Bu felsefi tartışmayı bir kenara bırakırsak, esas almamız gereken yaklaşım biçimi. Biz gelecek adına ümit vaat edemediğimiz genç nüfusumuza, otobüs biletinde indirim yapıp, öğrenci evi kiralarında kazık atarken, el diyarlarında birileri çocuklarının psikolojisini düşünerek hamle yapıyor.
Resmi biraz daha genişletelim ve verilen rakama bakalım. Bizim paramızla yaklaşık 9 bin 500 TL’ye denk geliyor. Yani ülkede Türk-İş’e göre açlık sınırı olan, asgari ücretten bin TL fazla, emekli maaşlarının 2 bin TL üzerinde bir rakamdan söz ediyoruz.
Zenginin parası züğürdün çenesini yorarmış ama yine de söylemeden geçemeyeceğim. Zamanında yardım etmeye gittiğimiz bir ülkenin, 80’lerde bizle aynı seviyedeyken, bugün dünya çapında markalara sahip olması, 30 bin doların üzerine çıkmış kişi başına milli geliri ve teknoloji üretip ihraç eden yapısıyla bir tesadüfün ürünü mü?
Eğer bir ülke yarışa sizinle aynı çizgide başlayıp, fark attıysa ve bugün sizin emeklinize ve asgari ücretlinize verdiğiniz paranın üzerinde bir rakamı gençlerine sadece sosyalleşsinler diye harçlık diye verebiliyorsa, hamaseti bir kenara bırakıp, oturup düşünmemiz gerekmiyor mu?
Çok kısa süre öncesinde iş dünyasının mesai saatlerini uzatma teklifi milenyum ve Z kuşaklarının tepkisine neden oldu. Peki Güney Kore hükümeti ne yaptı biliyor musunuz? Çocukları susturmadı; azarlamadı.

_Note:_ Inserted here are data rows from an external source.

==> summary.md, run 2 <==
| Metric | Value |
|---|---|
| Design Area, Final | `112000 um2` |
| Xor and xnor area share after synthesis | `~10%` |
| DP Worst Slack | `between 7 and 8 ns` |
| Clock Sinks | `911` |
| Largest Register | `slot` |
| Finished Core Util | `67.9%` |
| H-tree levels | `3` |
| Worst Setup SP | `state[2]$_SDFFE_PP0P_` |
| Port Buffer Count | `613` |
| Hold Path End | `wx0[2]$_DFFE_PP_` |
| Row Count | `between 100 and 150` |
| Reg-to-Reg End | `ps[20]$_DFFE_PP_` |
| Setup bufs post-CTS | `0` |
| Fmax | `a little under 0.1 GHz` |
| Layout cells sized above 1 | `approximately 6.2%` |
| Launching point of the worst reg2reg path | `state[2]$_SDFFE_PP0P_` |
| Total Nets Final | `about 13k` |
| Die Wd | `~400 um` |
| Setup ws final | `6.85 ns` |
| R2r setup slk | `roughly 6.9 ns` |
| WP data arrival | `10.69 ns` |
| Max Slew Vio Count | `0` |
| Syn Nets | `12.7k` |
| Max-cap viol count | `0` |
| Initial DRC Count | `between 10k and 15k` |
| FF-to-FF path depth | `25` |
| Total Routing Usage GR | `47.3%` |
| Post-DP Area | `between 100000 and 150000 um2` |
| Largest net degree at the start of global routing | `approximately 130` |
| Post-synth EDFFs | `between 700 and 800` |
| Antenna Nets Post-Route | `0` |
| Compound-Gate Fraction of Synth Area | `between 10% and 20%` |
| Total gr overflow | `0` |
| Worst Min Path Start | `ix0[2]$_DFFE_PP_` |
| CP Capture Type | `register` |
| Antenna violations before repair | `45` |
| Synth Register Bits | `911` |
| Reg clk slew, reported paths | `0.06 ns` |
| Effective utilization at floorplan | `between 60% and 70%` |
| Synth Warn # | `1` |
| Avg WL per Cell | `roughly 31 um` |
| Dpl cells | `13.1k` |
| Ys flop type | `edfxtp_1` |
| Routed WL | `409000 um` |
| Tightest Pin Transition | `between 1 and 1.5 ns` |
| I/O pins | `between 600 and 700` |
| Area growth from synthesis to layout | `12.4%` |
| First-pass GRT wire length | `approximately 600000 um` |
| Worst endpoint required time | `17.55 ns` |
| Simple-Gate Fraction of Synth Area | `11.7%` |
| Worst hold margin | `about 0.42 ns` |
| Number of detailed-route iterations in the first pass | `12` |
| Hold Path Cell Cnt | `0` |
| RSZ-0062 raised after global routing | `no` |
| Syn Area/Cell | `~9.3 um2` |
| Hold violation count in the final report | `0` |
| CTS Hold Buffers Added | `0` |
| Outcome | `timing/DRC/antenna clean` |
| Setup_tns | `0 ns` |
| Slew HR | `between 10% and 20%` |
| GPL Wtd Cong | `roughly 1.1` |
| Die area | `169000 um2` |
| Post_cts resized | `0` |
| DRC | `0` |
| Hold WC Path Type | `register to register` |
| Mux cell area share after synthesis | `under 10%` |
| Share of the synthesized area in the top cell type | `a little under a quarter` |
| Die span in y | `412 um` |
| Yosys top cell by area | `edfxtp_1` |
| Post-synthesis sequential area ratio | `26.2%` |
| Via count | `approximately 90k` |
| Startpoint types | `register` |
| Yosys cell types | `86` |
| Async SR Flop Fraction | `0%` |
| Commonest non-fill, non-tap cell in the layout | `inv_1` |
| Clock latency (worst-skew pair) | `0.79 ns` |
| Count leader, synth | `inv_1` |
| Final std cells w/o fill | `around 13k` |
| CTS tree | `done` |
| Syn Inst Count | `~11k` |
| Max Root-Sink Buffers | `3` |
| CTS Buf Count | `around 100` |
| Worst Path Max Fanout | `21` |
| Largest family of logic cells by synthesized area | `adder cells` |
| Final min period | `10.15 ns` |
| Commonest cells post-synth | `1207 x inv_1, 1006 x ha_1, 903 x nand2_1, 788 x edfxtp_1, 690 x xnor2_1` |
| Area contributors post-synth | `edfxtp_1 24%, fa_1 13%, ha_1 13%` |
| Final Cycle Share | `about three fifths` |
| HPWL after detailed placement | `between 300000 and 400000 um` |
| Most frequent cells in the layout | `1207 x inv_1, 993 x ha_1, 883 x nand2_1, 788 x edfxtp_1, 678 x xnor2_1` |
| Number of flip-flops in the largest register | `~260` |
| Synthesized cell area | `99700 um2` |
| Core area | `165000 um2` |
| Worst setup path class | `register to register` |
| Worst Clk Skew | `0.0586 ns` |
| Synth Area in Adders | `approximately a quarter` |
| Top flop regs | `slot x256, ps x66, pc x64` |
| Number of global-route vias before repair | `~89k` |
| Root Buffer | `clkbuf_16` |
This design comes from an exercise in tuning for small area, a short achievable clock period and few clock cycles on the open sky130 flow, not from production work.
Only simulation tests tie the RTL to the original design; equivalence was not proved.
Power and IR drop assume default switching activity.

run R:
// cmp_coder
module cmp_coder (
    input  wire        clk,
    input  wire        rst,
    input  wire        in_valid,
    output wire        in_ready,
    input  wire [15:0] in_x,
    input  wire [15:0] in_nb,
    input  wire [8:0]  cfg_nwords,
    input  wire [2:0]  cfg_avg,
    input  wire [3:0]  cfg_k,
    input  wire [7:0]  cfg_a,
    input  wire [7:0]  cfg_b,
    input  wire [7:0]  cfg_c,
    input  wire [9:0]  cfg_neighbour,
    input  wire        cfg_nb_use,
    output reg         out_valid,
    input  wire        out_ready,
    output reg  [31:0] out_data,
    output reg         out_last,
    output wire [23:0] out_bits,
    output wire [8:0]  out_escapes,
    output wire [63:0] out_header,
    output reg         out_coded
);
clock: 15.0 ns
lec_check: 0
abc_area: 1
cap_margin: 20
core_margin: 2
core_utilization: 50
cts_cluster_diameter: 100
cts_cluster_size: 30
slew_margin: 20
standard.sh (not shown) runs the stock make flow with config.mk's settings and CLKGATE_MAP_FILE= SYNTH_SCRIPT=/design/flow/synth_recipe.tcl, a recipe that flattens the netlist after the stock synthesis.
==> flow/flow/run.sh <==
#!/bin/bash
set -euo pipefail
cd "$(dirname "$0")/.."
MARGIN=$(cat flow/margin.txt)
PORTBUF=$(cat flow/portbuf.txt)
bash standard.sh SETUP_SLACK_MARGIN=$MARGIN TNS_END_PERCENT=100 \
  "BUFFER_PORTS_ARGS=-buffer_cell $PORTBUF" finish > flow_make.log 2>&1
==> flow/flow/margin.txt <==
10.5
==> flow/flow/portbuf.txt <==
sky130_fd_sc_hd__buf_2
Testbench counts of run R, summed over its fixed seeds: cycles 24,457.
From an optimization exercise on the open Yosys and OpenROAD flow, aimed at small area; shortcuts taken in it are not production practice.
In this exercise RTL edits were held to simulation tests only and were not proved equivalent to the original.
Power and IR drop assume default switching activity.

// ps_channel
module ps_channel (
    input  wire        clk,
    input  wire        rst,
    input  wire        a_in,
    input  wire        b_in,
    input  wire        z_in,
    input  wire [7:0]  cfg_filt,
    input  wire        cfg_mode,       
    input  wire        cfg_inv,
    input  wire [1:0]  cfg_z_mode,
    input  wire        cfg_z_inv,
    input  wire        cfg_home_req,
    input  wire [23:0] cfg_cpr_m1,
    input  wire [7:0]  cfg_still,      
    input  wire [23:0] cfg_z_tol,
    input  wire        cmd_set_pos,
    input  wire [23:0] preset_pos,
    input  wire [31:0] preset_rev,
    input  wire        cmd_arm_z,
    input  wire        cmp_wr,
    input  wire        cmp_wr_en,
    input  wire        cmp_wr_repeat,
    input  wire [1:0]  cmp_wr_cdir,
    input  wire [23:0] cmp_wr_value,
    input  wire        snap,
    output reg  [23:0] pos,
    output reg  [31:0] rev,
    output reg         dir,            
    output reg         homed,
    output wire        moving,
    output wire [4:0]  cond,           
    output reg  [23:0] zcap,
    output wire [31:0] zerr,
    output reg         cmp_en,
    output reg         cmp_fire,
    output reg         cmp_fire_dir,
    output reg  [47:0] cmp_time,
    output reg         cmd_err,
    output wire        snap_valid,
    output reg  [23:0] snap_pos,
    output reg  [31:0] snap_rev,
    output reg         snap_dir,
    output reg         snap_homed,
    output reg         snap_moving,
    output wire [31:0] snap_speed,     
    output wire [31:0] snap_rpm,       
    output wire        snap_range
);
    localparam [25:0] DS_SEED = 26'h0000001;
    localparam [25:0] DS_LAST = 26'h2B87031;
    wire [23:0] m = cfg_cpr_m1;
    wire [7:0]  f = cfg_filt;
    reg  [47:0] ts;
  ...
Size in the first run: about 460 I/O pins, roughly 0.031 mm2 of cells after synthesis.
==> flow/config.mk <==
export PLATFORM = sky130hd
export DESIGN_NAME = ps_channel
export DESIGN_NICKNAME = ps_channel
export VERILOG_FILES = /design/flow/design.v
export SDC_FILE = /design/flow/constraint.sdc
export NUM_CORES = 4
export LEC_CHECK = 0
export ABC_AREA = 1
export CAP_MARGIN = 5
export CORE_MARGIN = 2
export CORE_UTILIZATION = 60
export CTS_BUF_LIST = sky130_fd_sc_hd__clkbuf_8
export CTS_CLUSTER_DIAMETER = 50
export CTS_CLUSTER_SIZE = 20
export GPL_TIMING_DRIVEN = 0
export SLEW_MARGIN = 5
==> flow/constraint.sdc <==
create_clock -name core_clock -period 20.0 [get_ports {clk}]
set_input_delay 4.0000 -clock core_clock [delete_from_list [all_inputs] [get_ports {clk}]]
set_output_delay 4.0000 -clock core_clock [all_outputs]
set_load 0.01 [all_outputs]
standard.sh (not shown) runs the stock make flow with config.mk's settings and CLKGATE_MAP_FILE= SYNTH_SCRIPT=/design/flow/synth_recipe.tcl, a recipe that flattens the netlist after the stock synthesis.
==> flow/flow/run.sh <==
#!/bin/bash
# The standard layout (the standard.sh, standard synthesis unchanged) with
# three ORFS settings changed:
#  - every input and output port is still buffered, with the smallest buffer
#    cell (sky130_fd_sc_hd__buf_1) instead of the one buffer_ports picks;
#  - the buffers ABC inserted are removed at floorplan (REMOVE_ABC_BUFFERS),
#    and repair_design re-buffers only where slew or capacitance need it;
#  - global placement is not timing-driven (no extra placement buffers).
set -euo pipefail
bash standard.sh \
  "BUFFER_PORTS_ARGS=-buffer_cell sky130_fd_sc_hd__buf_1" \
  REMOVE_ABC_BUFFERS=1 \
  GPL_TIMING_DRIVEN=0 \
  finish > standard_flow.log 2>&1
Then changed:
CORE_UTILIZATION = 72   (was 60)
CTS_CLUSTER_DIAMETER = 40   (was 50)
CTS_CLUSTER_SIZE = 16   (was 20)
Effect: Register-to-register slack loses 0.16 ns; sequential share of layout area falls by 0.11 points; maximum frequency falls slightly; via count rises by a few percent; worst setup slack loses 0.26 ns; cell count falls by a few percent; die area falls by about a fifth; utilization rises by 15 points; critical path depth falls by 7; clock skew falls by 0.011 ns; wire length rises by a few percent.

Hatta sokakta teyze ve amcalar, eskiden ne olduğunu anlatmadılar, telefonlarını çıkartmalarını istemediler. Çocuklar sıkıntılarını anlatınca terörist olmakla, devleti yıkmaya çalışmakla suçlanmadılar. “Ararın 155’i” diye abuk sabuk hareketler yapan da olmadı.
Ülkenin Devlet Başkanı eleştiriler karşısında kimsenin kendisini yıkma planları içinde olduğunu ya da bunun dış güçlerin bir oyunu olduğunu ifade etmedi. Görüşlerinde ısrar etti ama temkinli bir biçimde ara formül arıyor. Yani günün sonunda genç de olsa karşısındakinin vatandaş olduğunun farkında ve ona üstten bakmıyor.
Peki biz ne yapıyoruz? Sadece gençlere değil, bu ülkenin vatandaşına… ‘Aldığınız para neyinize yetmiyor? Cumhuriyet tarihinin en iyi rakamlarını veriyoruz’ cinsinden eski moda politikacı görüntüsü veren bir siyasetimiz var.
Sonuç mu? Orası Güney Kore; burası Türkiye… İki ülkeyi yan yana getirip, potansiyeliyle değil, yaptıkları ya da yapmadıklarıyla düşünüp, yapın sağlamasını…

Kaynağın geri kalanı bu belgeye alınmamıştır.